Ferrante & Teicher singles chronology
| "Lovers Symphony" (1959) | "Theme from The Apartment" (1960) | "Exodus" (1960) |

= Theme from The Apartment =

"Theme from The Apartment" is a tune composed by Charles Williams. The song was originally released in 1949 and entitled "Jealous Lover", and was originally featured in the 1949 film The Romantic Age.

==Ferrante & Teicher recording==
In 1960, the song was performed by Ferrante & Teicher It reached No. 9 on the Cashbox chart, No. 10 on the Billboard Hot 100, No. 24 on the Billboard R&B chart, and No. 44 on the UK Singles Chart. It was featured on their 1960 album The World's Greatest Themes. The song was arranged and produced by Don Costa.

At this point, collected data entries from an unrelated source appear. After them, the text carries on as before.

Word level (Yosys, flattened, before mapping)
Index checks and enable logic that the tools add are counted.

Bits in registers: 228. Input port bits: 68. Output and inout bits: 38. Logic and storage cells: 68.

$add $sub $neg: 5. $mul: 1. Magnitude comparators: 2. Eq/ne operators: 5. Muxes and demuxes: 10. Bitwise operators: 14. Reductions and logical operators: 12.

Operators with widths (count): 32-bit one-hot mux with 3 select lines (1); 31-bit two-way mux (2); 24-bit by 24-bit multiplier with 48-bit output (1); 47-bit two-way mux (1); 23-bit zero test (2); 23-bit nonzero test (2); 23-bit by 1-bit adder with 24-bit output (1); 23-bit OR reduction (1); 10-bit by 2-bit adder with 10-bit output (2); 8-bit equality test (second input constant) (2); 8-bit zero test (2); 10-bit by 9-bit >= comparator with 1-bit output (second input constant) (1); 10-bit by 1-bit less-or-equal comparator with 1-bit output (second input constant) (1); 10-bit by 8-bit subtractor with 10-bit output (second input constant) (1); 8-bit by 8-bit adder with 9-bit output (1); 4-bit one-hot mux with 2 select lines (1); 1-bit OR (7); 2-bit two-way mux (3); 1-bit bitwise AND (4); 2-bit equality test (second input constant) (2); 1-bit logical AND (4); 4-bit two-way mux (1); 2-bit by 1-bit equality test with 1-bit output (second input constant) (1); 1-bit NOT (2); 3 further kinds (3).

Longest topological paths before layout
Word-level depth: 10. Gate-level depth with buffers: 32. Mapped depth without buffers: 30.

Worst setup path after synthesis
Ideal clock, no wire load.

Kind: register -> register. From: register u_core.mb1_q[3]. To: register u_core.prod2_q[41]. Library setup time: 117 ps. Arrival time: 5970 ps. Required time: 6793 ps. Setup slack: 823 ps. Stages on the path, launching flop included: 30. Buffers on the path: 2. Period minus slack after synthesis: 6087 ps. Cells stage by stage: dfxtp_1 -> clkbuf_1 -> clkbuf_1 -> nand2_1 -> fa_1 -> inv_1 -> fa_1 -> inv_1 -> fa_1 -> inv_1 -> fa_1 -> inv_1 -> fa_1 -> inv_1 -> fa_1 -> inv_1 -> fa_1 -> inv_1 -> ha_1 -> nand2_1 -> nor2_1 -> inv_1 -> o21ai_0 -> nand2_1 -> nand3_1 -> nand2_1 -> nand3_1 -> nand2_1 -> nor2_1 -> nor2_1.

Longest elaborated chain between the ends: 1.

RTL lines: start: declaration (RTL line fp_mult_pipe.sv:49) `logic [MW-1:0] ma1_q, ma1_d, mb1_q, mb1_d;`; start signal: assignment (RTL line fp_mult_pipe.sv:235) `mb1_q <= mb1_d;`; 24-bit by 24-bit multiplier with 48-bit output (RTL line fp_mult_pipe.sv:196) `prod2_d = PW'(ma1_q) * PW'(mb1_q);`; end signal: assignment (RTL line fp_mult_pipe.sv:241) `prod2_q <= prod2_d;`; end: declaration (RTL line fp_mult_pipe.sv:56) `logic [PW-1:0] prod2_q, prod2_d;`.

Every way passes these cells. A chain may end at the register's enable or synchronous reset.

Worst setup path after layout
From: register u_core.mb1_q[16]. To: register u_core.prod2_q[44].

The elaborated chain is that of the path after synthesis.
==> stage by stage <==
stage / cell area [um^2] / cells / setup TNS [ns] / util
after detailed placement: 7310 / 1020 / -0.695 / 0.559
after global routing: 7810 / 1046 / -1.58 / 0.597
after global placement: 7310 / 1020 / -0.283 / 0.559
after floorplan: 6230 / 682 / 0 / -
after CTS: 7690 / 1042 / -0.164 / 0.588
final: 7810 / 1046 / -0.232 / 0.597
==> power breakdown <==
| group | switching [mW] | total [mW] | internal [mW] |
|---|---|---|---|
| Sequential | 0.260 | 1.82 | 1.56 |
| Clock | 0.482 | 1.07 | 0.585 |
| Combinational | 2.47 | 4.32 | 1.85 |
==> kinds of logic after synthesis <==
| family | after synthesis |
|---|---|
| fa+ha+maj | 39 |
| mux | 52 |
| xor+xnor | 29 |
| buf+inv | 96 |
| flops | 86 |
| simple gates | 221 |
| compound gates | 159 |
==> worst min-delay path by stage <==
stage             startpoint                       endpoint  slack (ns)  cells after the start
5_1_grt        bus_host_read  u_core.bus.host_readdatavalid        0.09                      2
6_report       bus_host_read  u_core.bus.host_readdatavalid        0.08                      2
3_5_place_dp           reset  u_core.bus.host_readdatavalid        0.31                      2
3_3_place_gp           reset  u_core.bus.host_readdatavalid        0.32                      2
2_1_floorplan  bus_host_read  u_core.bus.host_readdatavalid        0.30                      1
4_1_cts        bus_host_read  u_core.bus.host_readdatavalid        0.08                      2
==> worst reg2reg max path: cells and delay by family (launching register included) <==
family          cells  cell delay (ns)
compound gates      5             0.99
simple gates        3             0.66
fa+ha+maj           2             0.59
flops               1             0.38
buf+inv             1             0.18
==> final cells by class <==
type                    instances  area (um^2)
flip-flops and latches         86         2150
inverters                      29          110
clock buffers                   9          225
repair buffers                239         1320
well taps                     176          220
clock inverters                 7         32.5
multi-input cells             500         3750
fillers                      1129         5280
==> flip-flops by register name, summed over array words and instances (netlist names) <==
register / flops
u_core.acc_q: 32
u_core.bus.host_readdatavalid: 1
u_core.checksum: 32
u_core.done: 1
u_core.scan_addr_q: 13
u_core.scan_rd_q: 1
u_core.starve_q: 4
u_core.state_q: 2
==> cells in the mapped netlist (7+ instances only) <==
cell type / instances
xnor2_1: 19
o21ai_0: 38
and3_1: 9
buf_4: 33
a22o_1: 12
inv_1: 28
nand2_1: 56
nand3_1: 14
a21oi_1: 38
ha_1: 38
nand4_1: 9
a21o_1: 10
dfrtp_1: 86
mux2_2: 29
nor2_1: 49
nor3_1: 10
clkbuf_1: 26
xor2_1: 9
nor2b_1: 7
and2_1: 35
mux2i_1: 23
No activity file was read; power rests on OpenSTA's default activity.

It ranked No. 53 on Billboard magazine's Top 100 singles of 1960.

==Charts==

===Weekly charts===

| Chart (1960–61) | Peak position |
|---|---|
| Canada (CHUM Hit Parade) | 22 |
| New Zealand (Lever Hit Parade) | 3 |
| UK Singles Chart | 44 |
| U.S. Billboard Hot 100 | 10 |
| U.S. Billboard Hot R&B Sides | 24 |
| U.S. Cash Box Top 100 | 9 |

===Year-end charts===

| Chart (1960) | Rank |
|---|---|
| U.S. Billboard Hot 100 | 53 |
| U.S. Cash Box | 40 |

==Other versions==
- Mantovani and His Orchestra released a version of the song on their 1951 album Mantovani Concert.
- Lew Douglas and His Orchestra released a version of the song on their 1960 album Themes From...
- Jack Lemmon released a version of the song as a single in 1960 in the UK, but it did not chart.
- Enoch Light and The Light Brigade released a version of the song on their 1960 album Big Bold and Brassy Percussion in Brass.
- Semprini released a version of the song as a single in 1960 in the UK, but it did not chart.
- Billy Vaughn and His Orchestra released a version of the song on their 1960 EP Themes from Billy Vaughn.
- Guy Lombardo and His Royal Canadians released a version of the song as a single in 1961, but it did not chart.
- The Boston Pops Orchestra released a version of the song on their 1963 EP Our Man in Boston.
- Sly and Robbie featuring Franklyn Bubbler Waul released a version of the song on their 1997 album Mambo Taxi.

==In popular culture==
- The song was featured in the 1960 film The Apartment.